[Opening STUDY MATERIAL section]

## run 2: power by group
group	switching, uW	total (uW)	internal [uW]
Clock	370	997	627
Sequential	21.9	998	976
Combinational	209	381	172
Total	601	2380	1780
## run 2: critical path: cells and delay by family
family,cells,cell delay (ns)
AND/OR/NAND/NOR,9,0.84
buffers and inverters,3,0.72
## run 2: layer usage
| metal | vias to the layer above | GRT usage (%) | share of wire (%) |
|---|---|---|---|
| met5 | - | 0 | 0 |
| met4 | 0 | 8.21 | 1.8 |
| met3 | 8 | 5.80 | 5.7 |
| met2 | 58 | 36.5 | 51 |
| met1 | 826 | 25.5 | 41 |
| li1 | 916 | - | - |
[config.mk]
export PLATFORM = sky130hd
export DESIGN_NAME = radio_device_flat
export DESIGN_NICKNAME = d
export VERILOG_FILES = /design/src/rtl/radio_ctl_pkg.sv /design/src/rtl/radio_reg_if.sv /design/src/rtl/radio_device.sv /design/src/flat_wrapper.sv
export SDC_FILE = /design/constraint.sdc
export NUM_CORES = 1
export LEC_CHECK = 0
export BUFFER_PORTS_ARGS = -buffer_cell sky130_fd_sc_hd__buf_2
export CORE_UTILIZATION = 49
export CTS_BUF_LIST = sky130_fd_sc_hd__clkbuf_4 sky130_fd_sc_hd__clkbuf_8
export CTS_CLUSTER_DIAMETER = 40
export DETAILED_ROUTE_END_ITERATION = 8
export PLACE_DENSITY_LB_ADDON = 0.08
export SLEW_MARGIN = 20
export SYNTH_ARGS = -nofsm -noshare
export SYNTH_HDL_FRONTEND = slang
export SYNTH_SLANG_ARGS = --single-unit
[constraint.sdc]
create_clock -name aclk -period 3.5 [get_ports aclk]
set_input_delay 0.875 -clock aclk [delete_from_list [all_inputs] [get_ports aclk]]
set_output_delay 0.875 -clock aclk [all_outputs]
set_load 0.005 [all_outputs]
## src/common/fsp_pkg.sv

```systemverilog
// Constants shared by the frame statistics and pixel grabber block.
// Assumes a 20 MHz system clock and 7-bit pixels from the sensor core.
package fsp_pkg;
    localparam logic [6:0]  ADDR_SHUTTER_TIME_HIGH   = 7'h06;
    localparam logic [6:0]  ADDR_SHUTTER_TIME_LOW   = 7'h07;
    localparam logic [6:0]  ADDR_PIX_MAX   = 7'h08;
    localparam logic [6:0]  ADDR_PIX_SUM   = 7'h09;
    localparam logic [6:0]  ADDR_PIX_MIN   = 7'h0A;
    localparam logic [6:0]  ADDR_GRAB      = 7'h0B;
    localparam logic [15:0] SHUTTER_RESET  = 16'h0100;
    localparam logic [7:0]  STAT_RESET     = 8'h00;
    localparam logic [7:0]  MIN_RESET      = 8'h7F;
    localparam int          PIX_W          = 7;
    localparam int          NUM_PIXELS     = 361;
    localparam int          IDX_W          = 9;
    localparam int          FIFO_DEPTH     = 2;
    localparam int          BYTE_BITS      = 8;
    localparam int          DIR_BIT        = 7;
    localparam int          VALID_BIT      = 7;
    // Auto-exposure windows on the frame maximum and the summed-brightness byte
    localparam logic [7:0]  MAX_TOO_HIGH   = 8'h78;
    localparam logic [7:0]  MAX_TOO_LOW    = 8'h40;
    localparam logic [7:0]  SUM_TOO_HIGH   = 8'h80;
    localparam logic [7:0]  SUM_TOO_LOW    = 8'h30;
    localparam logic [15:0] SHUTTER_STEP   = 16'h0010;
    localparam logic [15:0] SHUTTER_FLOOR  = 16'h0010;
    localparam logic [15:0] SHUTTER_CEIL   = 16'hFF00;
endpackage

```

## src/common/fsp_stream_if.sv

```systemverilog
// Valid/ready pixel stream between the input buffer and the frame logic.
// Assumes both ends run on the same system clock.
`timescale 1ns/1ps
interface fsp_stream_if #(parameter int W = 8);
    logic         valid;
    logic         ready;
    logic [W-1:0] data;
    modport src (output valid, output data, input ready);
    modport snk (input valid, input data, output ready);
endinterface

```

## src/rtl/fsp_frame_stats.sv

```systemverilog
// Frame statistics, auto shutter and pixel grabber behind the four-wire serial port.
// Assumes serial mode with SCLK idle high, MOSI sampled on rising edges, MISO
// changed on falling edges; pixels arrive in raster order with a frame-start mark.
// How it works
// - The shutter time is a 16-bit cycle count read as a high byte at 0x06 and a low byte at 0x07.
// - The shutter is adjusted at the end of a frame whose peak or summed value is too high, or whose peak and sum are both too low.
// - The minimum pixel register holds the lowest 0..127 value of each frame, updated every frame.
// - Any write to the grabber register sends the grabber back to pixel 0.
`timescale 1ns/1ps
module fsp_frame_stats #(
    parameter int NPIX = fsp_pkg::NUM_PIXELS
) (
    input  wire logic                     MCLK,
    input  wire logic                     RST_N,
    input  wire logic                     NCS_N,
    input  wire logic                     SCLK,
    input  wire logic                     MOSI,
    output      logic                     MISO,
    output      logic                     MISO_OE,
    input  wire logic                     PIX_VALID,
    output      logic                     PIX_READY,
    input  wire logic                     PIX_SOF,
    input  wire logic [fsp_pkg::PIX_W-1:0] PIX_DATA,
    output      logic [15:0]              SHUTTER
);
    import fsp_pkg::*;
    localparam int SW = PIX_W + 1;
    localparam logic [IDX_W-1:0] LAST_IDX = IDX_W'(NPIX - 1);
    localparam logic [IDX_W-1:0] END_IDX  = IDX_W'(NPIX);

    typedef enum logic [1:0] {SER_ADDR, SER_WDATA, SER_RDATA} fsp_ser_t;

    // Serial pins come from the controller's domain
    logic [2:0]  sclk_sync_reg;
    logic [1:0]  ncs_sync_reg;
    logic [1:0]  mosi_sync_reg;
    logic        sclk_rise;
    logic        sclk_fall;
    logic        sel;
    fsp_ser_t    ser_state_reg;
    logic [2:0]  bit_cnt_reg;
    logic [7:0]  rx_shift_reg;
    logic [7:0]  tx_shift_reg;
    logic [6:0]  addr_reg;
    logic [7:0]  rx_byte;
    logic        byte_done;
    logic        rd_load;
    logic        wr_event;
    logic [7:0]  rd_data;
    logic        grab_valid;

    logic [15:0]      shutter_reg;
    logic [7:0]       shutter_time_low_hold_reg;
    logic             shut_hold_reg;
    logic [7:0]       max_reg;
    logic [7:0]       sum_hi_reg;
    logic [7:0]       min_reg;
    logic [PIX_W-1:0] run_min_reg;
    logic [PIX_W-1:0] run_max_reg;
    logic [15:0]      run_sum_reg;
    logic [IDX_W-1:0] idx_reg;
    logic [PIX_W-1:0] image_reg [NPIX];
    logic [IDX_W-1:0] grab_pos_reg;
    logic             image_ready_reg;

    fsp_stream_if #(.W(SW)) pix_if ();

    fsp_pixel_buffer #(.W(SW), .DEPTH(FIFO_DEPTH)) u_buf (
        .clk      (MCLK),
        .rst_n    (RST_N),
        .in_valid (PIX_VALID),
        .in_ready (PIX_READY),
        .in_data  ({PIX_SOF, PIX_DATA}),
        .out      (pix_if.src)
    );

    always_ff @(posedge MCLK) begin
        if (!RST_N) begin
            sclk_sync_reg <= 3'b111;
            ncs_sync_reg  <= 2'b11;
            mosi_sync_reg <= 2'b00;
        end else begin
            sclk_sync_reg <= {sclk_sync_reg[1:0], SCLK};
            ncs_sync_reg  <= {ncs_sync_reg[0], NCS_N};
            mosi_sync_reg <= {mosi_sync_reg[0], MOSI};
        end
    end

    assign sel       = !ncs_sync_reg[1];
    assign sclk_rise = sel && sclk_sync_reg[1] && !sclk_sync_reg[2];
    assign sclk_fall = sel && !sclk_sync_reg[1] && sclk_sync_reg[2];
    assign rx_byte   = {rx_shift_reg[6:0], mosi_sync_reg[1]};
    assign byte_done = sclk_rise && (bit_cnt_reg == 3'(BYTE_BITS - 1));
    assign rd_load   = byte_done && (ser_state_reg == SER_ADDR) && !rx_byte[DIR_BIT];
    assign wr_event  = byte_done && (ser_state_reg == SER_WDATA);
    assign grab_valid = image_ready_reg && (grab_pos_reg < END_IDX);

    always_comb begin
        rd_data = STAT_RESET;
        if (rx_byte[6:0] == ADDR_SHUTTER_TIME_HIGH) begin
            rd_data = shutter_reg[15:8];
        end else if (rx_byte[6:0] == ADDR_SHUTTER_TIME_LOW) begin
            // Pairs with the high byte taken earlier so a frame update cannot split them
            rd_data = shut_hold_reg ? shutter_time_low_hold_reg : shutter_reg[7:0];
        end else if (rx_byte[6:0] == ADDR_PIX_MAX) begin
            rd_data = max_reg;
        end else if (rx_byte[6:0] == ADDR_PIX_SUM) begin
            rd_data = sum_hi_reg;
        end else if (rx_byte[6:0] == ADDR_PIX_MIN) begin
            rd_data = min_reg;
        end else if (rx_byte[6:0] == ADDR_GRAB) begin
            // Reads as zero before the first frame and past the last pixel, never stale storage
            if (grab_valid) begin
                rd_data = {1'b1, image_reg[grab_pos_reg]};
            end
        end
    end

    always_ff @(posedge MCLK) begin
        if (!RST_N || !sel) begin
            ser_state_reg <= SER_ADDR;
            bit_cnt_reg   <= '0;
            rx_shift_reg  <= '0;
            addr_reg      <= '0;
        end else if (sclk_rise) begin
            rx_shift_reg <= rx_byte;
            bit_cnt_reg  <= bit_cnt_reg + 3'(1);
            if (byte_done) begin
                case (ser_state_reg)
                    SER_ADDR: begin
                        addr_reg      <= rx_byte[6:0];
                        ser_state_reg <= rx_byte[DIR_BIT] ? SER_WDATA : SER_RDATA;
                    end
                    default: begin
                        ser_state_reg <= SER_ADDR;
                    end
                endcase
            end
        end
    end

    always_ff @(posedge MCLK) begin
        if (!RST_N) begin
            tx_shift_reg <= '0;
            MISO         <= 1'b0;
            MISO_OE      <= 1'b0;
        end else begin
            MISO_OE <= sel && (ser_state_reg == SER_RDATA);
            if (rd_load) begin
                tx_shift_reg <= rd_data;
            end else if (sclk_fall && ser_state_reg == SER_RDATA) begin
                MISO         <= tx_shift_reg[7];
                tx_shift_reg <= {tx_shift_reg[6:0], 1'b0};
            end
        end
    end

    // Low byte is frozen when the high byte is read
    always_ff @(posedge MCLK) begin
        if (!RST_N) begin
            shutter_time_low_hold_reg <= SHUTTER_RESET[7:0];
            shut_hold_reg    <= 1'b0;
        end else if (rd_load && rx_byte[6:0] == ADDR_SHUTTER_TIME_HIGH) begin
            shutter_time_low_hold_reg <= shutter_reg[7:0];
            shut_hold_reg    <= 1'b1;
        end else if (rd_load) begin
            shut_hold_reg    <= 1'b0;
        end
    end

    // Frame engine: the buffer is drained except in a cycle that loads a grab byte
    logic             pix_take;
    logic             pix_sof;
    logic [PIX_W-1:0] pix_val;
    logic [IDX_W-1:0] idx_cur;
    logic [PIX_W-1:0] min_cur;
    logic [PIX_W-1:0] max_cur;
    logic [15:0]      sum_cur;
    logic             frame_end;

    assign pix_if.ready = !(rd_load && rx_byte[6:0] == ADDR_GRAB);
    assign pix_take     = pix_if.valid && pix_if.ready;
    assign pix_sof      = pix_if.data[PIX_W];
    assign pix_val      = pix_if.data[PIX_W-1:0];
    assign idx_cur      = pix_sof ? '0 : idx_reg + IDX_W'(1);
    assign min_cur      = (pix_sof || pix_val < run_min_reg) ? pix_val : run_min_reg;
    assign max_cur      = (pix_sof || pix_val > run_max_reg) ? pix_val : run_max_reg;
    assign sum_cur      = (pix_sof ? 16'h0000 : run_sum_reg) + 16'(pix_val);
    assign frame_end    = pix_take && (idx_cur == LAST_IDX);

    always_ff @(posedge MCLK) begin
        if (!RST_N) begin
            idx_reg     <= END_IDX;
            run_min_reg <= '0;
            run_max_reg <= '0;
            run_sum_reg <= '0;
        end else if (pix_take && idx_cur < END_IDX) begin
            idx_reg     <= idx_cur;
            run_min_reg <= min_cur;
            run_max_reg <= max_cur;
            run_sum_reg <= sum_cur;
        end
    end

    // A new frame overwrites the image while a grab is in progress; hold the sensor still
    always_ff @(posedge MCLK) begin
        if (pix_take && idx_cur < END_IDX) begin
            image_reg[idx_cur] <= pix_val;
        end
    end

    always_ff @(posedge MCLK) begin
        if (!RST_N) begin
            max_reg    <= STAT_RESET;
            sum_hi_reg <= STAT_RESET;
            min_reg    <= MIN_RESET;
        end else if (frame_end) begin
            max_reg    <= 8'(max_cur);
            sum_hi_reg <= sum_cur[15:8];
            min_reg    <= 8'(min_cur);
        end
    end

    always_ff @(posedge MCLK) begin
        if (!RST_N) begin
            shutter_reg <= SHUTTER_RESET;
            SHUTTER     <= SHUTTER_RESET;
        end else begin
            SHUTTER <= shutter_reg;
            if (frame_end) begin
                if ((8'(max_cur) >= MAX_TOO_HIGH || sum_cur[15:8] > SUM_TOO_HIGH)
                    && shutter_reg >= SHUTTER_FLOOR + SHUTTER_STEP) begin
                    shutter_reg <= shutter_reg - SHUTTER_STEP;
                end else if (8'(max_cur) < MAX_TOO_LOW && sum_cur[15:8] < SUM_TOO_LOW
                    && shutter_reg <= SHUTTER_CEIL - SHUTTER_STEP) begin
                    shutter_reg <= shutter_reg + SHUTTER_STEP;
                end
            end
        end
    end

    always_ff @(posedge MCLK) begin
        if (!RST_N) begin
            grab_pos_reg    <= '0;
            image_ready_reg <= 1'b0;
        end else begin
            if (frame_end) begin
                image_ready_reg <= 1'b1;
            end
            if (wr_event && addr_reg == ADDR_GRAB) begin
                grab_pos_reg <= '0;
            end else if (rd_load && rx_byte[6:0] == ADDR_GRAB && grab_pos_reg < END_IDX) begin
                grab_pos_reg <= grab_pos_reg + IDX_W'(1);
            end
        end
    end
endmodule

```

## src/rtl/fsp_pixel_buffer.sv

```systemverilog
// Two-entry pixel buffer with valid and ready on both sides.
// Assumes the writer holds data while its ready is low.
`timescale 1ns/1ps
module fsp_pixel_buffer #(
    parameter int W     = 8,
    parameter int DEPTH = fsp_pkg::FIFO_DEPTH
) (
    input  wire logic         clk,
    input  wire logic         rst_n,
    input  wire logic         in_valid,
    output      logic         in_ready,
    input  wire logic [W-1:0] in_data,
    fsp_stream_if.src         out
);
    import fsp_pkg::*;
    localparam int PW = (DEPTH > 1) ? $clog2(DEPTH) : 1;
    localparam int CW = $clog2(DEPTH + 1);
    localparam logic [CW-1:0] FULL = CW'(DEPTH);
    localparam logic [PW-1:0] LAST = PW'(DEPTH - 1);

    logic [W-1:0]  mem_reg [DEPTH];
    logic [PW-1:0] wr_ptr_reg;
    logic [PW-1:0] rd_ptr_reg;
    logic [CW-1:0] count_reg;
    logic [CW-1:0] count_next;
    logic          push;
    logic          pop;

    assign push = in_valid && in_ready;
    assign pop  = out.valid && out.ready;
    assign out.valid = (count_reg != '0);
    assign out.data  = mem_reg[rd_ptr_reg];

    always_comb begin
        count_next = count_reg;
        if (push && !pop) begin
            count_next = count_reg + CW'(1);
        end else if (pop && !push) begin
            count_next = count_reg - CW'(1);
        end
    end

    always_ff @(posedge clk) begin
        if (!rst_n) begin
            count_reg <= '0;
            in_ready  <= 1'b0;
        end else begin
            count_reg <= count_next;
            // Registered ready; stalls the source as soon as both slots hold words
            in_ready  <= (count_next != FULL);
        end
    end

    always_ff @(posedge clk) begin
        if (!rst_n) begin
            wr_ptr_reg <= '0;
            rd_ptr_reg <= '0;
        end else begin
            if (push) begin
                wr_ptr_reg <= (wr_ptr_reg == LAST) ? '0 : wr_ptr_reg + PW'(1);
            end
            if (pop) begin
                rd_ptr_reg <= (rd_ptr_reg == LAST) ? '0 : rd_ptr_reg + PW'(1);
            end
        end
    end

    always_ff @(posedge clk) begin
        if (push) begin
            mem_reg[wr_ptr_reg] <= in_data;
        end
    end
endmodule

```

[Closing STUDY MATERIAL section]

PROBLEM REQUIREMENTS: Look through the entries above and find each line where the word "modport" occurs; copy those lines.

EXERCISE OUTPUT:
    modport src (output valid, output data, input ready);
    modport snk (input valid, input data, output ready);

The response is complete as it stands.